------ MATERIAL FOR THIS EXERCISE ------

<file path="src/rtl/gpio_seq_pkg.sv">
// Shared types and constants for the GPIO command sequencer: FSM states,
// operation codes, command-word field positions and BRAM address stride.
package gpio_seq_pkg;

  typedef enum logic [2:0] {
    IDLE,
    ISSUE,
    WAIT,
    EXEC,
    DONE
  } state_e;

  localparam logic [1:0] OP_READ   = 2'b00;
  localparam logic [1:0] OP_COMPL  = 2'b01;
  localparam logic [1:0] OP_OFFSET = 2'b10;
  localparam logic [1:0] OP_MULT   = 2'b11;

  localparam int CMD_GO_BIT  = 0;
  localparam int CMD_IDX_LSB = 3;
  localparam int CMD_IDX_MSB = 5;
  localparam int CMD_OP_LSB  = 6;
  localparam int CMD_OP_MSB  = 7;

  localparam int ADDR_STRIDE = 4;

  // Byte address of a table element in the 32-bit-wide BRAM.
  function automatic logic [31:0] elemAddr(input logic [2:0] idx);
    return 32'(idx) * 32'(ADDR_STRIDE);
  endfunction

endpackage

</file>
<file path="src/rtl/cdc_sync2.sv">
// Two-flop synchronizer for quasi-static GPIO fields. Deliberately not reset,
// so a go bit held through reset stays visible and the armed flag can block it.
module cdc_sync2 #(
  parameter int WIDTH = 8
) (
  input  logic             clk,
  input  logic [WIDTH-1:0] d_i,
  output logic [WIDTH-1:0] q_o
);

  logic [WIDTH-1:0] meta_q;
  logic [WIDTH-1:0] sync_q;

  always_ff @(posedge clk) begin
    meta_q <= d_i;
    sync_q <= meta_q;
  end

  assign q_o = sync_q;

endmodule

</file>
<file path="src/rtl/gpio_cmd_sequencer.sv">
// Go/done command sequencer: fetches one BRAM word per accepted command and
// applies read/complement/offset/multiply. Define GPIO_CMD_SYNC_EN for async GPIO inputs.
module gpio_cmd_sequencer
  import gpio_seq_pkg::*;
#(
  parameter int BRAM_LAT = 1,
  parameter int DATA_W   = 32
) (
  input  logic              clk,
  input  logic              reset,
  input  logic [7:0]        cmd,
  input  logic [7:0]        mult,
  input  logic [7:0]        offset,
  output logic              bram_en,
  output logic [31:0]       bram_addr,
  input  logic [DATA_W-1:0] bram_rdata,
  output logic [DATA_W-1:0] result,
  output logic              done,
  output logic              busy
);

  localparam logic [1:0] WAIT_INIT = 2'(BRAM_LAT - 1);

  logic [7:0] cmdS;
  logic [7:0] multS;
  logic [7:0] offsetS;

`ifdef GPIO_CMD_SYNC_EN
  cdc_sync2 #(.WIDTH(24)) uSync (
    .clk (clk),
    .d_i ({cmd, mult, offset}),
    .q_o ({cmdS, multS, offsetS})
  );
`else
  assign cmdS    = cmd;
  assign multS   = mult;
  assign offsetS = offset;
`endif

  logic       go;
  logic [2:0] idx;
  logic [1:0] op;
  logic       unused_cmdBits;

  assign go             = cmdS[CMD_GO_BIT];
  assign idx            = cmdS[CMD_IDX_MSB:CMD_IDX_LSB];
  assign op             = cmdS[CMD_OP_MSB:CMD_OP_LSB];
  assign unused_cmdBits = ^cmdS[2:1];

  state_e            state_q, state_d;
  logic              armed_q, armed_d;
  logic [1:0]        op_q, op_d;
  logic [7:0]        mult_q, mult_d;
  logic [7:0]        offset_q, offset_d;
  logic [1:0]        waitCnt_q, waitCnt_d;
  logic [DATA_W-1:0] data_q, data_d;
  logic [DATA_W-1:0] result_q, result_d;
  logic              done_q, done_d;
  logic [31:0]       addr_q, addr_d;

  always_ff @(posedge clk) begin
    if (reset) begin
      state_q   <= IDLE;
      armed_q   <= 1'b0;
      op_q      <= OP_READ;
      mult_q    <= '0;
      offset_q  <= '0;
      waitCnt_q <= '0;
      data_q    <= '0;
      result_q  <= '0;
      done_q    <= 1'b0;
      addr_q    <= '0;
    end else begin
      state_q   <= state_d;
      armed_q   <= armed_d;
      op_q      <= op_d;
      mult_q    <= mult_d;
      offset_q  <= offset_d;
      waitCnt_q <= waitCnt_d;
      data_q    <= data_d;
      result_q  <= result_d;
      done_q    <= done_d;
      addr_q    <= addr_d;
    end
  end

  // Operands are latched at accept, so port changes mid-command have no effect.
  always_comb begin
    state_d   = state_q;
    armed_d   = armed_q;
    op_d      = op_q;
    mult_d    = mult_q;
    offset_d  = offset_q;
    waitCnt_d = waitCnt_q;
    data_d    = data_q;
    result_d  = result_q;
    done_d    = done_q;
    addr_d    = addr_q;
    unique case (state_q)
      IDLE: begin
        if (go && armed_q) begin
          op_d     = op;
          mult_d   = multS;
          offset_d = offsetS;
          addr_d   = elemAddr(idx);
          armed_d  = 1'b0;
          state_d  = ISSUE;
        end else if (!go) begin
          armed_d = 1'b1;
        end
      end
      ISSUE: begin
        waitCnt_d = WAIT_INIT;
        state_d   = WAIT;
      end
      WAIT: begin
        if (waitCnt_q == 2'd0) begin
          data_d  = bram_rdata;
          state_d = EXEC;
        end else begin
          waitCnt_d = waitCnt_q - 2'd1;
        end
      end
      EXEC: begin
        unique case (op_q)
          OP_READ:   result_d = data_q;
          OP_COMPL:  result_d = ~data_q;
          OP_OFFSET: result_d = data_q + DATA_W'(offset_q);
          OP_MULT:   result_d = data_q * DATA_W'(mult_q);
          default:   result_d = data_q;
        endcase
        done_d  = 1'b1;
        state_d = DONE;
      end
      DONE: begin
        if (!go) begin
          done_d  = 1'b0;
          armed_d = 1'b1;
          state_d = IDLE;
        end
      end
      default: state_d = IDLE;
    endcase
  end

  assign bram_en   = (state_q == ISSUE);
  assign bram_addr = addr_q;
  assign result    = result_q;
  assign done      = done_q;
  assign busy      = (state_q == ISSUE) || (state_q == WAIT) || (state_q == EXEC);

endmodule

</file>
<file path="config.mk">
export PLATFORM = sky130hd
export DESIGN_NAME = gpio_cmd_sequencer
export DESIGN_NICKNAME = d
export VERILOG_FILES = /design/src/rtl/gpio_seq_pkg.sv /design/src/rtl/cdc_sync2.sv /design/src/rtl/gpio_cmd_sequencer.sv
export SDC_FILE = /design/constraint.sdc
export NUM_CORES = 1
export LEC_CHECK = 0
export CORE_ASPECT_RATIO = 2
export CORE_MARGIN = 1
export CORE_UTILIZATION = 50
export CTS_CLUSTER_SIZE = 30
export DETAILED_ROUTE_END_ITERATION = 8
export MAX_ROUTING_LAYER = met4
export PLACE_DENSITY_LB_ADDON = 0.3
export SLEW_MARGIN = 25
export SYNTH_ARGS = -nofsm -noshare
export SYNTH_HDL_FRONTEND = slang
export SYNTH_SLANG_ARGS = --single-unit
</file>
<file path="constraint.sdc">
create_clock -name clk -period 4.91 [get_ports clk]
set_clock_uncertainty 0.15 [all_clocks]
set_input_delay 0.982 -clock clk [delete_from_list [all_inputs] [get_ports clk]]
set_output_delay 0.982 -clock clk [all_outputs]
set_load 0.005 [all_outputs]
</file>
; ---- Word level (Yosys, flattened, before mapping)
; Cells that the tools add are included.
[op_classes]
add_sub_neg = 2
n_mul = 1
eq_ne = 11
muxes = 12
n_bitwise = 1
n_reduce_logical = 14
[ops]
columns = operator, n
row1 = case mux 32 bit (4 select lines), 1
row2 = adder 32 x 8 -> 32 bit, 1
row3 = multiplier 32 x 8 -> 32 bit, 1
row4 = NOT 32 bit, 1
row5 = case mux 3 bit (5 select lines), 1
row6 = 2-to-1 mux 3 bit, 3
row7 = inequality test 2 bit (second input constant), 4
row8 = AND reduction 2 bit, 4
row9 = == test 3 x 2 -> 1 bit (second input constant), 2
row10 = nonzero test 2 bit, 3
row11 = == test 2 bit (second input constant), 2
row12 = zero test 2 bit, 2
row13 = case mux 1 bit (2 select lines), 2
row14 = case mux 2 bit (2 select lines), 1
row15 = == test 3 x 1 -> 1 bit (second input constant), 1
row16 = == test 3 bit (second input constant), 1
row17 = zero test 3 bit, 1
row18 = 2-to-1 mux 1 bit, 3
row19 = AND reduction 3 bit, 1
row20 = == test 2 x 1 -> 1 bit (second input constant), 1
row21 = logical OR 1 bit, 2
row22 = 2-to-1 mux 2 bit, 1
row23 = subtractor 2 x 1 -> 2 bit (second input constant), 1
row24 = logical AND 1 bit, 1
[totals]
ff_bits = 92
inputBits = 58
out_inout_bits = 67
elab_cells = 51

; ---- Depth between registers and ports, before layout
[depth]
word_depth = 3
ltp_mapped = 20
ltp_nobuf = 18

; ---- Worst setup path after synthesis
; OpenSTA, ideal clock, no wires.
[synth_path]
path_kind = reg-to-reg
from = register mult_q[3]
to = register result_q[30] (netlist: result[30])
setup_time_ps = 120
t_arrival_ps = 4730
required_time_ps = 4640
path_slack_ps = -90
path_stages_with_launch = 19
path_buffers = 2
synth_period_minus_slack_ps = 5000
path_cell_list = dfxtp_1 clkbuf_1 clkbuf_1 and2_1 fa_1 fa_1 fa_1 inv_1 fa_1 inv_1 ha_1 a21oi_1 o21ai_1 a221oi_1 o21ai_1 a21oi_1 o21ai_1 o2111a_1 a211o_1
[synth_between]
elab_chain_len = 2
[synth_rtl]
columns = element, line
row1 = "start, declared", gpio_cmd_sequencer.sv:53  ; logic [7:0] mult_q, mult_d;
row2 = "start signal, assigned", gpio_cmd_sequencer.sv:77  ; mult_q <= mult_d;
row3 = multiplier 32 x 8 -> 32 bit, gpio_cmd_sequencer.sv:129  ; OP_MULT: result_d = data_q * DATA_W'(mult_q);
row4 = case mux 32 bit (4 select lines), gpio_cmd_sequencer.sv:125  ; unique case (op_q)
row5 = "end signal, assigned", gpio_cmd_sequencer.sv:81  ; result_q <= result_d;
row6 = "end, declared", gpio_cmd_sequencer.sv:57  ; logic [DATA_W-1:0] result_q, result_d;
; Every way passes these cells.
; A chain may end at the register's enable or synchronous reset.

; ---- Worst setup path in the final report
[layout_path]
from = register mult_q[5]
to = register result_q[25] (netlist: result[25])
; Same word-level chain as after synthesis.

==> key figures <==
Yosys
  – Yosys top cell area share: a little over a quarter
  – Synthesized flop and latch total: around 90
  – Post-synthesis cell count: 1436
  – Avg Cell Area, Syn: ~8.2 um2
  – Post-synth EDFFs: 0
  – Leading register cell type out of synthesis: dfxtp_1
  – Largest cells by area after synthesis: fa_1 27%, dfxtp_1 16%, and2_1 9.7%
  – Most frequent cell after synthesis: nand2_1
  – Synth area leader: fa_1
  – FFs w/ async S/R, synth: 0%
  – Synth Cell Area: roughly 12000 um2
  – Yosys warnings: 0
  – Post-synth top cells: 224 x nand2_1, 181 x and2_1, 157 x fa_1
  – Register area share after synthesis: 15.7%
  – Synth cell types: a little over 80

Job
  – Max cap viols: 0

Clock tree
  – Root buffer cell: clkbuf_16
  – Clk Latency, worst-skew pair: 360 ps
  – CTS Sinks: 92
  – Clock Pin Slew Worst Setup and Hold Paths: approximately 70 ps
  – TritonCTS clock tree: built
  – Htree depth: 3
  – Worst-case clock buffer depth: 2
  – Cts bufs inserted: 9

STA
  – Max-slew violation count: 0
  – Setup ws final: -80.1 ps
  – Max Freq: about 0.2 GHz
  – Slew @ Worst Pin: roughly 1000 ps
  – Crit path time final: about 5000 ps
  – Final hold vios: 0
  – Setup TNS: -241 ps
  – RSZ-0062 raised after global routing: yes
  – Period utilisation layout: 102%
  – Slew Limit Headroom: between 30% and 40%
  – Setup-failing EPs final: 5

Setup path
  – CP max FO: 21
  – Critical Path Source Type: flip-flop
  – R2R Setup Slk: -80 ps
  – Worst Setup SP: mult_q[5]
  – Crit path kind: reg2reg
  – Reg-to-reg startpoint: mult_q[5]
  – CP peak stage delay: roughly 560 ps
  – CP Capture Type: flip-flop
  – Critical path's slowest cell: fa_1
  – WP data arrival: roughly 5100 ps
  – CP most frequent cell: fa_1
  – Crit-path cells: buf_12 -> and2_1 -> fa_1 -> fa_1 -> fa_1 -> inv_1 -> fa_1 -> inv_1 -> ha_4 -> o211ai_1 -> a2111oi_4 -> o41ai_2 -> buf_4 -> a31oi_4 -> a31oi_2 -> xor2_1 -> a221oi_2 -> o21a_1
  – Critical Path RT: around 5000 ps

Floorplanning
  – Chip Height: ~220 um
  – Core area: roughly 23000 um2
  – IO Pins: 125
  – Starting Density: 51.3%
  – Die area: roughly 24000 um2
  – Cell Rows: between 70 and 80
  – DIE WIDTH: between 100 and 150 um

Global routing
  – Largest net degree at the start of global routing: 52
  – Antenna violations before repair: 0
  – Total track usage: 30.5%
  – Number of global-route vias before repair: 10800
  – Grt ovf: 0
  – First-pass GRT wire length: 54.0 mm

Power
  – Sequential share of power: 41.6%
  – P_sw: approximately 0.00057 W
  – Leakage power: 6.62 nW
  – Sw Share: roughly 29%
  – Peak supply drop: 0.000229 V
  – Final total power: 0.00197 W
  – PwrDens: approximately 140 nW/um2
  – Internal power: ~0.0014 W
  – Clk network pwr share: 38.9%
  – Gate power share: between 10% and 20%

Min path
  – HP Class: reg2reg
  – HP Start: result[3]

Cells and area
  – Register Area: between 1500 and 2000 um2
  – Filler cell count: 1975
  – Area Growth Syn to Fin: 24.2%
  – N_diodes: 0
  – Design area: 14600 um2
  – Multi-input gate area: 9320 um2
  – Final #Nets: roughly 1900
  – Final core occ: between 60% and 70%
  – Share of cells above drive strength 1: between 10% and 20%

Placed design
  – Pre-CTS setup slack: -270 ps
  – Placed cell areas: ~14000 um2
  – Final RePlAce weighted congestion: approximately 0.9
  – IO Port Bufs: 93
  – Dpl hpwl: approximately 27 mm

Drt
  – Total Wirelength: about 34 mm
  – Via density: 5.67
  – Starting DRC count in detailed routing: approximately 700
  – Antenna viol nets, final: 0
  – Drt wl/cell: roughly 18 um
  – Post-route DRC: 0
  – DR vias: between 10000 and 15000
  – First-pass iteration count of the detailed router: 5

Outcome
  – Failing checks: negative setup slack
  – Status: complete, but fails checks
[power by group through the flow]
stage	Sequential, W	Combinational, W	Clock [W]
global placement	0.000836	0.000355	0
global route	0.000825	0.000418	0.000814
CTS	0.000819	0.000370	0.000782
floorplan	0.000806	0.000224	0
finish	0.000821	0.000386	0.000768
detailed placement	0.000837	0.000362	0
[flip-flops by register name (all words and copies together) (netlist names)]
| register | flops |
|---|---|
| done | 1 |
| data_q | 32 |
| bram_addr | 3 |
| armed_q | 1 |
| offset_q | 8 |
| result | 32 |
| state_q | 3 |
| mult_q | 8 |
| op_q | 2 |
| waitCnt_q | 2 |
[path summary, 6_finish.rpt]
kind           endpoint  cells after the start
max          result[25]                     18
min           result[3]                      2
max reg2reg  result[25]                     18
min reg2reg   result[3]                      2
[final cells by class]
| cell class | count | area share (%) |
|---|---|---|
| Clock inverter | 3 | 0.473 |
| Inverter | 138 | 3.56 |
| Tap cell | 280 | 2.41 |
| Sequential cell | 92 | 12.8 |
| Multi-Input combinational cell | 1110 | 64.0 |
| Clock buffer | 13 | 1.72 |
| Timing Repair Buffer | 236 | 15.0 |
[stage by stage]
stage | instances | hold slack (ps)
2_1_floorplan | 1464 | 289
3_3_place_gp | 1845 | 293
3_5_place_dp | 1845 | 298
4_1_cts | 1866 | 307
5_1_grt | 1872 | 331
6_report | 1872 | 308
[kinds of logic (layout without fill, tap and decap cells)]
group / Yosys count / in the layout / share of synthesized area [%]
simple gates: 549 / 549 / 23.7
buf+inv: 262 / 390 / 9.35
xor+xnor: 58 / 58 / 4.34
flops: 92 / 92 / 15.7
other cells: 1 / 29 / 0.0320
fa+ha+maj: 206 / 206 / 32.1
mux: 5 / 5 / 0.449
compound gates: 263 / 263 / 14.3
[critical path, delay by kind of cell (launching register included)]
| family | cells | cell delay (ps) |
|---|---|---|
| compound gates | 7 | 1200 |
| xor+xnor | 1 | 280 |
| fa+ha+maj | 5 | 2290 |
| buf+inv | 4 | 460 |
| flops | 1 | 330 |
| simple gates | 1 | 180 |
[layer usage]
layer  wire (um)  vias up  part of all wire (%)  GRT usage (%)
met5           0        -                     0              -
met4        1950        0                   5.7           15.8
met3        1770      109                   5.1           4.15
met2       18200      361                    53           52.6
met1       12500     5238                    36           33.6
li1            -     4902                     -              -
[cell usage in the layout, fill, tap and decap left out, types with 26 or more instances in the layout]
master           synthesis  routed
nand2_1                224     221
and2_1                 181     176
fa_1                   157     154
inv_1                  138     135
buf_4                   29     126
a21oi_1                112     103
clkdlybuf4s50_1          0      92
dfxtp_1                 92      82
nor2_1                  57      54
ha_1                    49      40
conb_1                   1      29
xor2_1                  30      27
xnor2_1                 28      26
[timing repair]
| action | 4_1_cts | 5_1_grt |
|---|---|---|
| cloned | 1 | 1 |
| resized for setup | 34 | 68 |
| hold buffers | 0 | 0 |
| pin swaps | 20 | 33 |
| buffers inserted | 5 | 5 |
| setup endpoints to repair | 17 | 22 |
Power figures use the tool's default switching activity.
==> RTL edit 1 (config.mk and constraints unchanged) <==
Add a define of `GPIO_CMD_SYNC_EN`.
--- a/src/rtl/gpio_cmd_sequencer.sv
+++ b/src/rtl/gpio_cmd_sequencer.sv
@@ -1,5 +1,7 @@
 // Go/done command sequencer: fetches one BRAM word per accepted command and
 // applies read/complement/offset/multiply. Define GPIO_CMD_SYNC_EN for async GPIO inputs.
+`define GPIO_CMD_SYNC_EN
+
 module gpio_cmd_sequencer
   import gpio_seq_pkg::*;
 #(
Formal check against the unedited RTL: not equivalent (Yosys sat finds a counterexample within 4 cycles, from zero or initial values and one cycle with reset high).
==> RTL edit 1 against the original RTL <==
- the run still ends with negative setup slack left
- sequential power is 46% higher
- sequential cell count is 44 higher
- power is 45% higher
- clock power is 67% higher
- core utilization is 1.6 points higher
- die area is 7.4% higher
- critical path depth is 3 higher
- routed wire length is 10% higher
- setup slack worse by 0.13 ns
- area after synthesis is 7.5% higher
- design area is 11% higher
- sequential share of layout area is 4.3 points higher
- via count is 5.0% higher
- largest cell class unchanged
- highest routed layer unchanged
==> RTL edit 1: results (changes against the original RTL) <==
* Status: complete, but fails checks
* Violated checks: negative setup slack
* Setup ws final at -0.2135 ns (-0.1334 ns)
* GPL Wtd Cong at 0.8997 (-2.9%)
* Mux share of post-synthesis cell area at 0.7648% (+0.32 points)
* Netlist cell types at 67 (-18%)
* XOR/XNOR Fraction of Synth Area at 3.894% (-0.44 points)
* Synth top area cells: fa_1 (25%), dfxtp_1 (22%), and2_1 (8.8%)
* Synth top cells by count: nand2_1 (220), and2_1 (178), fa_1 (157)
* H-Tree Level Count at 4 (+1)
* Total wire length at 37.98 mm (+10%)
* Fillers at 1,990 (+0.76%)
* Clk Latency, worst-skew pair at 0.44 ns (+0.08 ns)
* FF+latch area at 2750 sq um (+48%)
* Clk root buf: clkbuf_16
* Critical path arrival at 5.28 ns (+0.18 ns)
* Complex-gate fraction of the synthesized area at 12.52% (-1.8 points)
* Final layout net count at 1,937 (+4.6%)
* Post-route setup TNS at -1.943 ns (-1.702 ns)
* Total CTS buffers at 17 (+8)
* Clock slew at reported path FFs at 0.07 ns (about the same)
* Sequential share of the synthesized area at 21.61% (+5.9 points)
* Worst-path fanout max at 18 (-14%)
* FF-to-FF path depth at 21 (+3)
* WL per Instance at 18.83 um (+2.5%)
* Peak supply drop at 0.2585 mV (+13%)
* Initial DRC count at 730 (+4.1%)
* Setup-failing EPs final at 15 (+10)
* First-pass GRT wire length at 59.46 mm (+10%)
* Post-DP Area at 14,700 sq um (+7.8%)
* Vias in the first global route at 11,634 (+7.9%)
* Share of cells above drive strength 1 at 18.75% (+2.8 points)
* Pin count of the biggest net entering global routing at 71 (+37%)
* GRT Overall Usage at 31.52% (+1.0 points)
## RTL edit 1: path summary, 6_finish.rpt
path                   end  slack, ns              from
max             result[20]      -0.21         mult_q[4]
min          uSync.q_o[23]       0.16  uSync.meta_q[23]
max reg2reg     result[20]      -0.21         mult_q[4]
min reg2reg  uSync.q_o[23]       0.16  uSync.meta_q[23]
## RTL edit 1: layout make-up
| type | count | share of cell area (%) |
|---|---|---|
| Clock buffer | 18 | 2.669 |
| Clock inverter | 13 | 0.9103 |
| Inverter | 144 | 3.361 |
| Multi-Input combinational cell | 1118 | 59.12 |
| Sequential cell | 136 | 17.10 |
| Tap cell | 332 | 2.583 |
| Timing Repair Buffer | 256 | 14.25 |
## RTL edit 1: worst max-delay path, delay by kind of cell, from the launching register on
kind,cells,cell delay (ns)
multiplexers,1,0.22
flip-flops,1,0.33
AND/OR/NAND/NOR,4,0.60
AO/OA/AOI/OAI,5,0.63
adder cells (fa/ha/maj),5,2.27
buffers and inverters,6,0.77
## RTL edit 1: metal layers
layer / share of wire, % / GRT usage, % / wire length [um]
met1: 35 / 32.42 / 13320
met2: 52 / 54.41 / 19840
met3: 5.0 / 4.384 / 1892
met4: 7.7 / 22.83 / 2925
met5: 0 / - / 0
## RTL edit 1: where the power goes
| group | switching [mW] | leakage, nW | total [mW] | internal [mW] |
|---|---|---|---|---|
| clock | 0.534 | 0.278 | 1.28 | 0.750 |
| sequential | 0.0477 | 1.12 | 1.20 | 1.15 |
| combinational | 0.219 | 5.69 | 0.392 | 0.173 |
| total | 0.800 | 7.09 | 2.87 | 2.07 |
## RTL edit 1: repair_timing
action | in CTS | in global routing
pin swaps | 43 | 45
cloned | 0 | 1
buffers inserted | 6 | 4
endpoints found under the setup margin | 18 | 21
resized for setup | 108 | 51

------

Using the records above, restate word for word the lines from the one with "Height: ~220 um" through the one with "approximately 140 nW/um2", both included.

  – Chip Height: ~220 um
  – Core area: roughly 23000 um2
  – IO Pins: 125
  – Starting Density: 51.3%
  – Die area: roughly 24000 um2
  – Cell Rows: between 70 and 80
  – DIE WIDTH: between 100 and 150 um

Global routing
  – Largest net degree at the start of global routing: 52
  – Antenna violations before repair: 0
  – Total track usage: 30.5%
  – Number of global-route vias before repair: 10800
  – Grt ovf: 0
  – First-pass GRT wire length: 54.0 mm

Power
  – Sequential share of power: 41.6%
  – P_sw: approximately 0.00057 W
  – Leakage power: 6.62 nW
  – Sw Share: roughly 29%
  – Peak supply drop: 0.000229 V
  – Final total power: 0.00197 W
  – PwrDens: approximately 140 nW/um2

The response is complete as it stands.